The Brothers Grimm

THE BROTHERS GRIMM  would have a more accurate title if the second ‘m’ had been dropped, as this visually resplendent, spirit-deadening 2005 fantasy has less to do with the legendary storytellers (‘whimsically’ “re-imagined” here as con artist jerks) than it does with the capacious imagination and boundless indiscipline of director Terry Gilliam (fanboys just spit blood on their laptop screens) who, time and again, manages to self-sabotage his bulging idea basket with a penchant for in-your-face excess. For those not slavishly addicted to his persistent zaniness, convinced it’s genius cruelly boxed in by coarse commerce (gadzooks, the nerve of studios to give someone tens of millions of dollars to play with and then crassly expect a return on their investment, or a smidgen of respect when the budget reaches the asteroid belt), his movies can be an exercise in frustration, wonder at the artistic style and the sheer amount of it, impatience at repeated injections of elements designed to jab your squirm zone. *

French-occupied Germany, 1810. Brothers ‘Will’ (Matt Damon) and ‘Jake’ (Heath Ledger) Grimm manipulate folklore and peasant superstitions with elaborate stagecraft to fool villagers into believing the brothers can banish witches and other creatures plaguing them. Dragooned by a French general and his malevolent assistant into investigating a series of child disappearances (a guaranteed fun topic), the fakers find fantasy afoot in the woods, and link with a hermit huntress to solve a mystery and end a curse. Buckle up for pain.

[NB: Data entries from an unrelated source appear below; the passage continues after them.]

File: config.mk
export PLATFORM = sky130hd
export DESIGN_NAME = ps2_mouse_rx
export DESIGN_NICKNAME = d
export VERILOG_FILES = /design/src/rtl/ps2_mouse_rx.sv
export SDC_FILE = /design/constraint.sdc
export NUM_CORES = 1
export LEC_CHECK = 0
export CORE_AREA = 2 2 103 105
export CTS_CLUSTER_SIZE = 12
export DETAILED_ROUTE_END_ITERATION = 10
export DIE_AREA = 0 0 105 107
export GPL_ROUTABILITY_DRIVEN = 0
export PLACE_DENSITY = 0.7
export RECOVER_POWER = 25
export SETUP_SLACK_MARGIN = 0.3
export SLEW_MARGIN = 30
export SYNTH_ARGS = -nofsm -noshare
export SYNTH_HDL_FRONTEND = slang
export SYNTH_SLANG_ARGS = --single-unit
File: constraint.sdc
create_clock -name clk_in -period 2.85 [get_ports clk_in]
set_input_delay 0.57 -clock clk_in [delete_from_list [all_inputs] [get_ports clk_in]]
set_output_delay 0.57 -clock clk_in [all_outputs]
set_load 0.03 [all_outputs]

Before flaying the script, performances and tone, let’s acknowledge that this Terry trip sports marvelous production design (bravo to Guy Dyas), with laudable special effects,  copious period detail in costuming, props and set decor, fine camera work and scoring, some nimble work (and badly needed laughs) from Damon, and an appealing heroine in Lena Headey. Always welcome, Monica Bellucci shows up as the evil ‘Mirror Queen’. Visually, it’s a horn of plenty.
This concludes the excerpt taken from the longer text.